This design comes from an exercise in tuning for small area and a short achievable clock period on the open sky130 flow, not from production work.
Function was checked by simulation only, so behaviour that the tests miss may differ from the original.

## design/flow/design.v

```verilog
module top_fft(
    input clk,
    input reset_p,
    input [23:0] fft_input,
    output reg [23:0] fft_output
);
    reg [3:0] cnt;
    reg       f1, f2;    
    wire [3:0] nc = reset_p ? 4'b1111 : cnt + 4'd1;    
    always @(posedge clk) begin
        cnt <= nc;
        if (reset_p) begin
            f1  <= 1'b1;
            f2  <= 1'b1;
        end else begin
            if (cnt == 4'd14) f1 <= 1'b0;
            if (cnt == 4'd1 && !f1) f2 <= 1'b0;
        end
    end
    wire [3:0] nc1 = nc + 4'd1;
    wire [3:0] nc2 = nc + 4'd2;
    wire [3:0] ncm1 = nc - 4'd1;
    reg sel1, sel2, sel3, sel4, rot3;
    reg [2:0] k1p, k1m, k2p, k2m;
    always @(posedge clk) begin
        sel1 <= nc[3];
        sel2 <= ~ncm1[2];
        sel3 <= nc[1];
        sel4 <= nc[0];
        rot3 <= nc1[1] & nc1[0];
        k1p  <= nc2[3] ? 3'd0 : nc2[2:0];
        k1m  <= nc1[3] ? 3'd0 : nc1[2:0];
        k2p  <= nc1[2] ? 3'd0 : {nc1[1:0], 1'b0};
        k2m  <= nc[2]  ? 3'd0 : {nc[1:0], 1'b0};
    end
    reg  [23:0] s1_in;
    reg  [23:0] s1_dl [0:5];
    reg  [27:0] s1_d6;
    reg  [23:0] s1_d7;
    wire [23:0] s1_b0, s1_b1;
    wire [27:0] s1_p;
    wire [23:0] s1_m;
    Butterfly bf1(.fft_input_A(s1_d7), .fft_input_B(s1_in), .fft_output_0(s1_b0), .fft_output_1(s1_b1));
    twiddle_prep #(.FULL(1)) tp1(.x(s1_dl[5]), .k(k1p), .t(s1_p));
    twiddle_factor #(.FULL(1)) tw1(.t(s1_d6), .k(k1m), .y(s1_m));
    integer i;
    always @(posedge clk) begin
        s1_in <= fft_input;
        s1_dl[0] <= sel1 ? s1_b1 : s1_in;
        for (i = 1; i < 6; i = i + 1) s1_dl[i] <= s1_dl[i-1];
        s1_d6 <= s1_p;
        s1_d7 <= s1_m;
    end
    reg  [23:0] s2_in;
    reg  [23:0] s2_d0, s2_d1;
    reg  [27:0] s2_d2;
    reg  [23:0] s2_d3;
    wire [23:0] s2_b0, s2_b1;
    wire [27:0] s2_p;
    wire [23:0] s2_m;
    Butterfly bf2(.fft_input_A(s2_d3), .fft_input_B(s2_in), .fft_output_0(s2_b0), .fft_output_1(s2_b1));
    twiddle_prep #(.FULL(0)) tp2(.x(s2_d1), .k(k2p), .t(s2_p));
    twiddle_factor #(.FULL(0)) tw2(.t(s2_d2), .k(k2m), .y(s2_m));
    always @(posedge clk) begin
        s2_in <= sel1 ? s1_b0 : s1_d7;
        s2_d0 <= sel2 ? s2_in : s2_b1;
        s2_d1 <= s2_d0;
        s2_d2 <= s2_p;
        s2_d3 <= s2_m;
    end
    reg  [23:0] s3_in;
    reg  [23:0] s3_d0, s3_d1;
    wire [23:0] s3_b0, s3_b1;
    Butterfly bf3(.fft_input_A(s3_d1), .fft_input_B(s3_in), .fft_output_0(s3_b0), .fft_output_1(s3_b1));
    wire [11:0] s3_neg_r = -s3_d0[23:12];
    always @(posedge clk) begin
        s3_in <= sel2 ? s2_d3 : s2_b0;
        s3_d0 <= sel3 ? s3_in : s3_b1;
        s3_d1 <= rot3 ? {s3_d0[11:0], s3_neg_r} : s3_d0;
    end
    reg  [23:0] s4_in;
    reg  [23:0] s4_dl;
    wire [23:0] s4_b0, s4_b1;
    Butterfly bf4(.fft_input_A(s4_dl), .fft_input_B(s4_in), .fft_output_0(s4_b0), .fft_output_1(s4_b1));
    always @(posedge clk) begin
        s4_in <= sel3 ? s3_d1 : s3_b0;
        s4_dl <= sel4 ? s4_in : s4_b1;
        fft_output <= (reset_p | f2) ? 24'd0 : (sel4 ? s4_dl : s4_b0);
    end
endmodule
module Butterfly(
    input [23:0] fft_input_A,
    input [23:0] fft_input_B,
    output [23:0] fft_output_0,
    output [23:0] fft_output_1
);
    wire signed [11:0] ar = fft_input_A[23:12], ai = fft_input_A[11:0];
    wire signed [11:0] br = fft_input_B[23:12], bi = fft_input_B[11:0];
    wire signed [12:0] x0r = ar + br, x0i = ai + bi, x1r = ar - br, x1i = ai - bi;
    assign fft_output_0 = {x0r[12:1], x0i[12:1]};
    assign fft_output_1 = {x1r[12:1], x1i[12:1]};
endmodule
module twiddle_factor #(parameter FULL = 1) (
    input  [27:0] t,
    input  [2:0]  k,
    output [23:0] y
);
    wire signed [13:0] tr = {t[27:26], t[23:12]};
    wire signed [13:0] ti = {t[25:24], t[11:0]};
    wire [1:0] m = FULL ? k[1:0] : {k[1], 1'b0};
    twiddle_cmul re(.t(tr), .q(ti), .neg(m == 2'd3), .m(m), .y(y[23:12]));
    twiddle_cmul im(.t(ti), .q(tr), .neg(m == 2'd1), .m(m), .y(y[11:0]));
endmodule
module twiddle_cmul(
    input  signed [13:0] t,
    input  signed [13:0] q,
    input  neg,
    input  [1:0] m,
    output [11:0] y
);
    wire m0  = (m == 2'd0);
    wire m2  = (m == 2'd2);
    wire m13 = m[0];
    wire signed [21:0] tt = t;
    wire signed [13:0] qn = q ^ {14{neg}};
    wire signed [21:0] qx = qn;
    wire signed [21:0] z  = 22'sd0;
    wire signed [21:0] rA = {tt[11:0], 10'd0} | (neg ? 22'sd392 : z);
    wire signed [21:0] rB = m0 ? z : (tt <<< 6);
    wire signed [21:0] rC = m0 ? z : (m2 ? (tt <<< 8) : (tt <<< 4));
    wire signed [21:0] rD = m0 ? z : (m2 ? (tt <<< 4) : (tt <<< 1));
    wire signed [21:0] rE = m0 ? z : (m2 ? (tt <<< 2) : (qx <<< 9));
    wire signed [21:0] rF = m13 ? (qx <<< 7) : z;
    wire signed [21:0] rG = m13 ? (qx <<< 3) : z;
    wire signed [21:0] sum = rA - rB - rC + rD + rE - rF + rG;
    assign y = sum[21:10];
endmodule
module twiddle_prep #(parameter FULL = 1) (
    input  [23:0] x,
    input  [2:0]  k,
    output [27:0] t
);
    wire signed [11:0] xr12 = x[23:12];
    wire signed [11:0] xi12 = x[11:0];
    wire signed [13:0] xr = xr12;
    wire signed [13:0] xi = xi12;
    reg  signed [13:0] tr, ti;
    always @(*) begin
        case (k)
            3'd0: begin tr = xr;      ti = xi;       end
            3'd1: begin tr = xr;      ti = xi;       end
            3'd2: begin tr = xr + xi; ti = xi - xr;  end
            3'd3: begin tr = xi;      ti = -xr;      end
            3'd4: begin tr = xi;      ti = -xr;      end
            3'd5: begin tr = xi;      ti = -xr;      end
            3'd6: begin tr = xi - xr; ti = -xr - xi; end
            default: begin tr = -xr;  ti = -xi;      end
        endcase
        if (!FULL && k[0]) begin tr = xr; ti = xi; end
    end
    assign t = {tr[13:12], ti[13:12], tr[11:0], ti[11:0]};
endmodule
```

## design/flow/run.sh

```bash
#!/bin/bash
# synth_recipe.tcl (not shown) runs the flow's synth.tcl, then flattens the netlist and writes it again
# the make line also repeats each setting of config.mk as NAME=value (left out here)
make -C /OpenROAD-flow-scripts/flow DESIGN_CONFIG=/design/flow/config.mk WORK_HOME=/design/flow/orfs CLKGATE_MAP_FILE= SYNTH_SCRIPT=/design/flow/synth_recipe.tcl finish
```

## design/flow/config.mk

```make
export PLATFORM = sky130hd
export DESIGN_NAME = top_fft
export DESIGN_NICKNAME = top_fft
export VERILOG_FILES = /design/flow/design.v
export SDC_FILE = /design/flow/constraint.sdc
export NUM_CORES = 4
export LEC_CHECK = 0
export CAP_MARGIN = 20
export CORE_MARGIN = 2
export CORE_UTILIZATION = 40
export SLEW_MARGIN = 20
```

## design/flow/constraint.sdc

```tcl
create_clock -name core_clock -period 7.0 [get_ports {clk}]
set_input_delay 1.4000 -clock core_clock [delete_from_list [all_inputs] [get_ports {clk}]]
set_output_delay 1.4000 -clock core_clock [all_outputs]
set_load 0.01 [all_outputs]
```

==> results of run 1 <==
[final timing paths]
| path | to | slack (ns) |
|---|---|---|
| worst max-delay path | s1_d7[23] | 1.38 |
| worst min-delay path | s1_dl[2][0] | 0.31 |
| worst max register to register | s1_d7[23] | 1.38 |
| worst min register to register | s1_dl[2][0] | 0.31 |
[cell usage after synthesis (7+ instances only)]
cell | instances | area [µm²]
dfxtp_1 | 504 | 10100
nor3b_1 | 8 | 60.1
a211oi_1 | 43 | 323
a221oi_1 | 13 | 114
o31ai_1 | 38 | 285
o21ai_1 | 35 | 175
mux2i_1 | 14 | 140
o21ai_0 | 186 | 931
ha_1 | 387 | 4840
xnor2_1 | 196 | 1720
nor3_1 | 99 | 495
nand3_1 | 40 | 200
and2_1 | 48 | 300
o311ai_1 | 8 | 70.1
fa_1 | 240 | 4800
a22oi_1 | 27 | 203
nor2b_1 | 41 | 257
a21boi_1 | 7 | 52.6
a21o_1 | 29 | 218
or4_1 | 7 | 52.6
o211ai_1 | 18 | 135
nand3b_1 | 18 | 135
inv_1 | 514 | 1930
a31oi_1 | 38 | 238
a2111oi_0 | 9 | 78.8
a21oi_1 | 239 | 1200
nand2_1 | 358 | 1340
mux4_2 | 16 | 360
clkbuf_1 | 101 | 379
mux2_2 | 30 | 338
or2_2 | 8 | 50.1
buf_1 | 21 | 78.8
o41ai_1 | 13 | 114
o21bai_1 | 42 | 315
nor4_1 | 10 | 62.6
o22ai_1 | 25 | 156
xor2_1 | 69 | 604
o21a_1 | 48 | 360
and3_1 | 23 | 144
nand2b_1 | 31 | 194
nor2_1 | 288 | 1080
o21ba_2 | 7 | 70.1
or3_1 | 42 | 263
[through the flow]
step | hold slack, ns | instances
floorplan | 0.310 | 4047
detailed placement | 0.312 | 5159
finish | 0.308 | 5267
CTS | 0.305 | 5266
global route | 0.322 | 5266
global placement | 0.310 | 5159
[layer usage]
layer  track usage, %  up-vias  wire, µm
met5                0        -         0
met4             4.01        0      1630
met3             2.58       98      3920
met2             29.3      591     37300
met1             27.2    12736     43000
li1                 -    13640         -
[worst register-to-register path, delay by kind of cell, from the launching register on]
family,cells,cell delay [ns]
XOR/XNOR,1,0.13
adder cells (fa/ha/maj),5,2.13
AND/OR/NAND/NOR,4,1.21
buffers and inverters,4,0.57
AO/OA/AOI/OAI,5,1.17
flip-flops,1,0.32
[cell type report]
cell class	instances	area [µm²]
Antenna cell	1	2.50
Multi-Input combinational cell	2898	23400
Inverter	516	1940
Clock inverter	35	410
Clock buffer	72	1560
Tap cell	1176	1470
Sequential cell	504	10100
Fill cell	8676	50100
Timing Repair Buffer	65	611
[cells in the final DEF, fill, tap and decap left out, drive strengths merged, types with 12 or more instances in the layout]
master,netlist,layout
inv,514,521
dfxtp,504,504
ha,387,387
nand2,358,358
nor2,289,289
fa,240,240
a21oi,239,239
o21ai,221,221
xnor2,196,196
nor3,100,100
clkbuf,103,72
xor2,69,69
o21a,50,50
clkdlybuf4s50,1,49
and2,49,49
a211oi,44,44
o21bai,43,43
or3,43,43
nor2b,41,41
nand3,40,40
a31oi,38,38
o31ai,38,38
nand2b,31,31
mux2,30,30
a21o,29,29
a22oi,27,27
o22ai,25,25
and3,23,23
clkinv,2,22
nand3b,18,18
o211ai,18,18
mux4,16,16
buf,25,16
mux2i,14,14
a2111oi,14,14
o41ai,13,13
a221oi,13,13
nor4,12,12
[logic make-up after synthesis]
group | synth area share [%]
muxes | 2.33
and+or+nand+nor | 13.4
adders and majority gates | 26.8
buffers and inverters | 6.83
DFF | 28.0
xor gates and xnor gates | 6.45
AOI/OAI and AO/OA | 16.2
==> run summary, run 1 <==
Syn Nets about 4.7k; synthesized cell area 36000 µm²; worst hold start s1_dl[1][0]; top cell family by delay on the critical path adder cells; Fmax 178 MHz; Die Wd ~300 µm; clk slew on worst S/H paths about 0.070 ns; worst slew pin tran ~1.1 ns; CP max stage cell or2_1; Die Ht approximately 300 µm; post-CTS setup buffer count 0; H-tree levels 2; Final Hold Fails 0; vias per cell a little over 5; first-pass GRT wire length 141000 µm; WS Path Type flip-flop to flip-flop; Cell variety after synth ~90; Routed Antenna Nets 0; final WL between 80000 and 90000 µm; layout cells sized above 1 ~5%; Max-Slew Margin vs Limit between 20 and 30%; CP cell instances buf_4, or2_1, and2_1, fa_1, inv_1, fa_1, fa_1, inv_1, fa_1, inv_1, ha_1, a21o_1, a21oi_1, nand2_1, a21oi_1, nor3_1, o32a_1, a21oi_1, xnor2_1; GP Congestion 0.885; post-cts hold buffer count 0; Final setup viols 0; fin nets 4695; per-instance average area after synthesis just under 9 µm²; crit start category flip-flop; RSZ-0062 raised after global routing no; fin crit period 5.62 ns; setup TNS 0 ns; CP arrival about 6.2 ns; First-pass DRT Iterations 5; fin util 44.1%; Reg2Reg Depth 19; cts repair resizes 0; IO Count 50; skew final ~0.041 ns; max reg flops 144; Finished Cell Area a little under 40000 µm²; max incr delay on CP 0.75 ns; CP Capture Type flip-flop; # rows 110; Place WS approximately 1.4 ns; GRT Resource Usage Total 18.6%; Final WS setup 1.38 ns; type of the most critical hold path flip-flop to flip-flop; starting density of the core between 40% and 50%; CTS tree done; Residual DRC 0; Final HPWL DP slightly below 70000 µm; Largest regs s1_dl x144, s1_d6 x28, s2_d2 x28; Required @ worst endpoint ~7.5 ns; crit-path max FO 32; WP depth 19; Bufs and invs on worst path 4; crit-path most repeated cell fa_1; Yosys reg bits 504; post-synthesis sequential area ratio roughly 28%; status no timing/DRC/antenna violations; initial antenna violation count 0; Cells after Synth ~4.0k; Hold Crit Depth 0; largest register by flop count s1_dl; clock buffer depth 3; Setup crit start k1m[1]; Max-cap violations 0; async set-or-reset flop fraction in the synthesized netlist 0%; total number of vias 27.1k; total grt overflow 0; Area Overhead vs Synth 9.87%; Max Slew Vio Count 0; detailed router's first-iteration violation count around 1.9k; placed cell areas ~38000 µm²; core footprint approximately 90000 µm²; final worst-path cycle share 80.3%; clk root buf clkbuf_16; EDFF count, synth 0; r2r startpoint k1m[1]; commonest register cell after synthesis dfxtp_1; detail-routed net length per standard cell between 15 and 20 µm; vias in the first global route roughly 26k; TritonCTS Sinks about 500; largest net degree at the start of global routing 83; CTS buffer count 57; IO buf count slightly below 50; synth warn 5; worst-skew pair later-pin latency between 0.6 and 0.7 ns; Die ar. 92400 µm²
==> inputs of run 2 (changes only) <==
--- a/design/flow/config.mk
+++ b/design/flow/config.mk
@@ -8,4 +8,5 @@
 export CAP_MARGIN = 20
 export CORE_MARGIN = 2
 export CORE_UTILIZATION = 40
+export SETUP_SLACK_MARGIN = 3.5
 export SLEW_MARGIN = 20
==> run summary, run 2 <==
status no timing/DRC/antenna violations; # rows 110 (unchanged); largest register by flop count s1_dl; Routed Antenna Nets 0 (unchanged); Bufs and invs on worst path 5 (+1); TritonCTS Sinks 504 (unchanged); Final setup viols 0 (unchanged); synthesized cell area 36000 µm² (unchanged); Die Wd 304 µm (unchanged); core footprint 89600 µm² (unchanged); crit-path max FO 7 (-78%); max incr delay on CP 0.49 ns (-0.26 ns); Final WS setup 2.18 ns (+0.801 ns); Final HPWL DP 69000 µm (+2.2%); largest cells by area after synthesis dfxtp_1 28%, ha_1 13%, fa_1 13%; Required @ worst endpoint 7.54 ns (about the same); max reg flops 144 (unchanged); IO buf count 49 (unchanged); most numerous cell in the Yosys netlist inv_1; crit start category flip-flop; crit-path most repeated cell fa_1; fin crit period 4.82 ns (-0.801 ns); Cell variety after synth 89 (unchanged); CP Capture Type flip-flop; largest net degree at the start of global routing 83 (unchanged); detailed router's first-iteration violation count 1758 (-8.6%); final WL 90400 µm (+5.3%); Die Ht 304 µm (unchanged); fin nets 4783 (+1.9%); CTS tree done; WS Path Type flip-flop to flip-flop; async set-or-reset flop fraction in the synthesized netlist 0% (unchanged); initial antenna violation count 5 (+5); GRT Resource Usage Total 19.4% (+0.71 points); Residual DRC 0 (unchanged); First-pass DRT Iterations 5 (unchanged); top cell family by delay on the critical path adder cells; Area Overhead vs Synth 16.3%; Final Hold Fails 0 (unchanged); Yosys reg bits 504 (unchanged); starting density of the core 40.2% (unchanged); Yosys top cell area share 28.0% (unchanged); Max-cap violations 0 (unchanged); clk slew on worst S/H paths 0.07 ns (about the same); IO Count 50 (unchanged); vias per cell 5.16 (+0.50%); Place WS 1.53 ns (+0.131 ns); Max-Slew Margin vs Limit 35.2% (+6.1 points); RSZ-0062 raised after global routing yes; EDFF count, synth 0 (unchanged); type of the most critical hold path flip-flop to flip-flop; H-tree levels 2 (unchanged); post-synthesis sequential area ratio 28.0% (unchanged); Synth area leader dfxtp_1; layout cells sized above 1 12.6% (+7.5 points); commonest cells in the netlist 514 x inv_1, 504 x dfxtp_1, 387 x ha_1; clk root buf clkbuf_16; total number of vias 27.7k (+2.2%); CP cell instances buf_12, or2_4, buf_6, and2_1, fa_1, inv_1, fa_1, fa_1, inv_1, fa_1, inv_2, ha_4, a21o_1, a21oi_2, nand2_2, a21oi_4, nor3_4, o32a_1, a21oi_2, xnor2_1; setup TNS 0 ns (unchanged); Max Slew Vio Count 0 (unchanged); commonest non-fill, non-tap cell in the layout inv_1; Cells after Synth 4047 (unchanged); final worst-path cycle share 68.9% (-11 points); CP arrival 5.36 ns (-0.80 ns); worst slew pin tran 0.965 ns (-0.0959 ns); Syn Nets 4700 (unchanged); Fmax 207 MHz (+17%); clock buffer depth 3 (unchanged); skew final 0.0328 ns (-0.00813 ns); per-instance average area after synthesis 8.89 µm² (unchanged); detail-routed net length per standard cell 16.9 µm (+3.6%); total grt overflow 0 (unchanged); vias in the first global route 27.3k (+4.1%); CTS buffer count 57 (unchanged); commonest register cell after synthesis dfxtp_1; worst-skew pair later-pin latency 0.63 ns (about the same); first-pass GRT wire length 146000 µm (+3.6%); CP max stage cell fa_1; Die ar. 92400 µm² (unchanged); post-cts hold buffer count 0 (unchanged); Largest regs s1_dl x144, s1_d6 x28, s2_d2 x28; synth warn 5 (unchanged); most frequent cells in the layout 499 x inv_1, 484 x dfxtp_1, 360 x ha_1; GP Congestion 0.885 (unchanged)
==> run 2: path summary, 6_finish.rpt <==
path,startpoint,endpoint,slack [ns],depth (start not counted)
setup reg to reg,k1m[0],s1_d7[23],2.18,20
setup / recovery,k1m[0],s1_d7[23],2.18,20
hold / removal,s1_dl[2][19],s1_dl[3][19],0.32,0
hold reg to reg,s1_dl[2][19],s1_dl[3][19],0.32,0
==> run 2: logic make-up (layout without fill, tap and decap cells) <==
| group | Yosys count | after routing | share of synthesized area [%] |
|---|---|---|---|
| compound gates | 904 | 904 | 16.2 |
| xor+xnor | 265 | 265 | 6.45 |
| fa+ha+maj | 627 | 627 | 26.8 |
| buf+inv | 645 | 775 | 6.83 |
| flops | 504 | 504 | 28.0 |
| mux | 60 | 60 | 2.33 |
| other cells | 0 | 1 | 0 |
| simple gates | 1042 | 1043 | 13.4 |
==> run 2: per-layer routing <==
layer / vias up / global-route usage, % / part of all wire (%)
met1: 13058 / 27.7 / 48
met2: 641 / 30.4 / 44
met4: 4 / 4.92 / 2.3
li1: 13800 / - / -
met3: 151 / 3.02 / 5.5
met5: - / 0 / 0.030
==> run 2: layout make-up <==
class                      count  area [µm²]
fill                        8496       47700
multi-input combinational   2899       24700
sequential                   504       10100
inverter                     516        1940
timing repair buffer         152        1540
clock buffer                  64        1490
tap                         1176        1470
clock inverter                43         553
antenna                        1        2.50
==> run 2: per-stage QoR <==
step,util (%),instances,area (µm²),hold WS (ns)
floorplan,-,4047,36500,0.310
global placement,42.3,5158,37900,0.310
detailed placement,42.3,5158,37900,0.312
CTS,45.8,5321,41000,0.314
global route,46.7,5354,41900,0.322
finish,46.7,5355,41900,0.320
==> run 2: repair_timing <==
action / CTS / global route
buffers inserted: 52 / 32
gates resized for setup: 110 / 121
gates cloned: 4 / 1
pin swaps: 78 / 80
setup endpoints to repair: 55 / 53

[afterwards: timing with drivers on the ports]
Ports are ideal in the flow. The routed layouts listed here were re-timed in OpenROAD.
Step 1 sets driving cells, clkbuf_16 on the clock port and buf_2 on the other inputs (assumed; they add their load-dependent delay and slew).
Step 2 times the ports against the registers' clock, not the clock port: input delays grow and output delays shrink by t, the midpoint of the rising clock arrivals with the driver on.
Three values: ideal ports, drivers, drivers and shift; two values: the first two.
| run | t (ns) | setup WS [ns] | worst setup path at the end | worst register clock-pin slew, ns |
|---|---|---|---|---|
| run 1 | 0.689 | 1.379 / 1.379 / 1.379 | register to register | 0.07 / 0.07 |
| run 2 | 0.674 | 2.180 / 2.180 / 2.180 | register to register | 0.07 / 0.07 |
After both steps setup and hold are still met in every run listed.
•••
Please give the number of lines in the data above that contain the word "other", with nothing else.

2